Read in the light of Merrell Dow, the ineluctable implication from Thompson, 484 U.S. 174, 108 S. Ct. 513, is that no federal question jurisdiction exists in the case at bar. That is, Thompson closes the first Franchise Tax Board jurisdictional door on PKPA cases of the instant sort, and then Merrell Dow simultaneously slams shut the second portal. Namely, if the PKPA creates no federal cause of action on which plaintiff can bring suit, his case then involves no substantial federal question, as the PKPA is the only federal law it implicates. See Rogers v. Platt, 814 F.2d 683, 689 (D.C.Cir.1987) ("Merrell Dow mirabile dictu converts [the Ninth Circuit's Thompson holding] that Congress intended no federal cause of action into a determination that there is no federal jurisdiction.").

Thus, the Fourth Circuit's holding that the PKPA creates federal question jurisdiction, see Meade v. Meade, 812 F.2d 1473, 1476 (4th Cir. 1987); Hickey v. Baxter, 800 F.2d 430, 431 (4th Cir.1986), effectively has been overruled by Thompson.

[14] Congress identified a need "to establish national standards under which the courts of [different] jurisdictions will determine their jurisdiction to decide [custody] disputes and the effect to be given by each such jurisdiction to [custody] decisions by the courts of other such jurisdictions." Parental Kidnapping Prevention Act, Pub.L. No. 96-611, § 7(b), 94 Stat. 3566, 3569 (1980). Congress intended the PKPA, among other things, to "facilitate the enforcement of custody and visitation decrees of sister States." Parental Kidnapping Prevention Act, Pub.L. No. 96-611, § 7(c) (3), 94 Stat. 3566, 3569 (1980). As all fifty states now have adopted the Uniform Child Custody Jurisdiction Act ("UCCJA"), the need for uniformity addressed by the PKPA has been eroded.

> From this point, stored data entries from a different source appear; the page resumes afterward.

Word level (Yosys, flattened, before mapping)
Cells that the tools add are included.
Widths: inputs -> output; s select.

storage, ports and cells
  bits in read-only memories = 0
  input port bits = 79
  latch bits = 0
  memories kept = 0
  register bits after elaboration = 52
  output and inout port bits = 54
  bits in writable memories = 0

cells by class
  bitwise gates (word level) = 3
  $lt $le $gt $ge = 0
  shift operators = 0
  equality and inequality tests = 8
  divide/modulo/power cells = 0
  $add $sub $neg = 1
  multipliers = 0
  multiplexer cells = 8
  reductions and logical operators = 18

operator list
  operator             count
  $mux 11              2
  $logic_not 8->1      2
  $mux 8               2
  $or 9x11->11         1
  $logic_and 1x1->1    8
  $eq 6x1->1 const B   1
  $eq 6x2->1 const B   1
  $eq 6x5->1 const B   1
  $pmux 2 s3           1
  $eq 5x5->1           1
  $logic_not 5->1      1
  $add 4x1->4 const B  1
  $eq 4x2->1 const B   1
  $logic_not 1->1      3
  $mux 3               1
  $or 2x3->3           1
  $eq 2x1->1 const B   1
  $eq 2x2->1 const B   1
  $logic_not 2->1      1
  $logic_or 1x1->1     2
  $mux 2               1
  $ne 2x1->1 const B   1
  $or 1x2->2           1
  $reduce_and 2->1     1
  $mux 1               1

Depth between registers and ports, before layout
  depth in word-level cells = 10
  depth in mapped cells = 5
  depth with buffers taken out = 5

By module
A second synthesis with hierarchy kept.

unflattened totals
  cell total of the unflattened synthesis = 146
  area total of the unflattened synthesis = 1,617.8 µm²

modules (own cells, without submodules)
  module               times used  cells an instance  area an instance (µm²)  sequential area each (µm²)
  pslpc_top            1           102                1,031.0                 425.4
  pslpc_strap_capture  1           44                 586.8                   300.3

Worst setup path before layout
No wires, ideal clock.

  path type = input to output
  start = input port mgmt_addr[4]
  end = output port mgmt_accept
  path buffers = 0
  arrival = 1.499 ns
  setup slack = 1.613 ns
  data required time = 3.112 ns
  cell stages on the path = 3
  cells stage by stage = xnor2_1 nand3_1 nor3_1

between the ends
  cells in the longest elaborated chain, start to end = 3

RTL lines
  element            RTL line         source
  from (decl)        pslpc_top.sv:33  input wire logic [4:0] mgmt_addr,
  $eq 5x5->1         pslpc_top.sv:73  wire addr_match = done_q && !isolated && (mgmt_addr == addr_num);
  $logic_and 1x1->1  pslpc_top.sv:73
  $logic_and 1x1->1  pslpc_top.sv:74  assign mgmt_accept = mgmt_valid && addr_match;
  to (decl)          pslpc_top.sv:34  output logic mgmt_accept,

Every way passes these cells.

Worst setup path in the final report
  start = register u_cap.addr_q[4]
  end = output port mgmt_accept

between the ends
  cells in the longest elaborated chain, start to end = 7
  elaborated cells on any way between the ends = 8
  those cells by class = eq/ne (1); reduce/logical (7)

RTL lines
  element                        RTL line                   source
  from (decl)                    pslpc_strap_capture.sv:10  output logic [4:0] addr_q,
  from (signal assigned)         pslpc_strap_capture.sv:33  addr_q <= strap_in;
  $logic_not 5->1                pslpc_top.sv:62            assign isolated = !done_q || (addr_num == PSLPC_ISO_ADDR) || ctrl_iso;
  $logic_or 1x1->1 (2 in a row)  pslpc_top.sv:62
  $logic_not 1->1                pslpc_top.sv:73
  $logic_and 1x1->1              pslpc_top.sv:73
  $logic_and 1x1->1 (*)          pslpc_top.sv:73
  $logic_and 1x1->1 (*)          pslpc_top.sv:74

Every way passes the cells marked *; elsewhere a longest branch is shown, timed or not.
[src/hw/debug_port_map.svh]
`ifndef DEBUG_PORT_MAP_SVH
`define DEBUG_PORT_MAP_SVH

// register offsets on the port's internal register bus
`define DP_LINK_CONTROL_B_ADDR    4'h3
`define DP_KEY_STATUS_ADDR        4'h7
`define DP_SYS_RESET_REQ_ADDR     4'h8
`define DP_PORT_CLOCK_CTRL_ADDR   4'h9
`define DP_SYS_CONTROL_ADDR       4'hA
`define DP_SYS_STATUS_ADDR        4'hB
`define DP_CRC_STATUS_ADDR        4'hC

// link control b field positions
`define DP_NO_ACK_DISABLE_BIT     4
`define DP_CONTENTION_DIS_BIT     3
`define DP_PORT_DISABLE_BIT       2

// key status field positions
`define DP_UROW_KEY_BIT           5
`define DP_NVM_KEY_BIT            4
`define DP_ERASE_KEY_BIT          3

// system control field positions
`define DP_USER_ROW_FINAL_BIT     1
`define DP_CLOCK_REQUEST_BIT      0

// system status field positions
`define DP_RESET_ACTIVE_BIT       5
`define DP_IN_SLEEP_BIT           4
`define DP_NVM_START_BIT          3
`define DP_UROW_START_BIT         2
`define DP_LOCK_STATE_BIT         0

// reset values and signatures
`define DP_RESET_SIGNATURE        8'h59
`define DP_CLOCK_SELECT_RESET     2'h3
`define DP_LOCK_STATE_RESET       1'h1

// port clock selection codes and rates
`define DP_CLK_SEL_16MHZ          2'h1
`define DP_CLK_SEL_8MHZ           2'h2
`define DP_CLK_SEL_4MHZ           2'h3
`define DP_SYS_CLOCK_KHZ          50000
`define DP_PORT_CLOCK_16MHZ_KHZ   16000
`define DP_PORT_CLOCK_8MHZ_KHZ    8000
`define DP_PORT_CLOCK_4MHZ_KHZ    4000

`endif

[src/hw/debug_port_pkg.sv]
package debug_port_pkg;

    typedef struct packed {
        logic       active;
        logic       no_ack_disable;
        logic       contention_detect_disable;
        logic       urow_key;
        logic       nvm_key;
        logic       erase_key;
        logic [7:0] reset_value;
        logic [1:0] clock_select;
        logic       user_row_final;
        logic       clock_request;
        logic       reset_seen;
        logic       sleep;
        logic       nvm_start;
        logic       urow_start;
        logic       lock;
        logic [2:0] crc;
        logic       sys_rst_prev;
        logic [7:0] rdata;
        logic       rvalid;
        logic       phy_reset;
        logic       final_start;
        logic       nack;
    } access_state_t;

    typedef struct packed {
        logic [15:0] acc;
        logic        tick;
    } divider_state_t;

endpackage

[15] See supra at 175 and note 11. Even absent a PKPA or Full Faith and Credit Clause defense, the North Carolina court could conduct its own sua sponte inquiry into whether plaintiff's Virginia judgment would be entitled to enforcement. See Williams v. North Carolina, 325 U.S. at 234, 65 S. Ct. at 1097 (one state's jurisdictional determination "cannot ... foreclose reexamination by another state").

[16] See supra note 6.

[17] The court's decision to grant defendant's 12(b) (1) motion to dismiss moots defendant's 12(b) (6) motion to dismiss, as well as plaintiff's motions to strike and for default judgment. Absent subject matter jurisdiction under the PKPA, plaintiff cannot state a claim for which relief can be granted. See Thompson, 484 U.S. at 187, 108 S. Ct. at 520; supra note 13. Moreover, even assuming that defendant filed a late motion to dismiss, under Federal Rule of Civil Procedure 12(h) (3), the court must dismiss plaintiff's action "whenever it appears by suggestion of the parties or otherwise that the court lacks jurisdiction of the subject matter...." (emphasis added).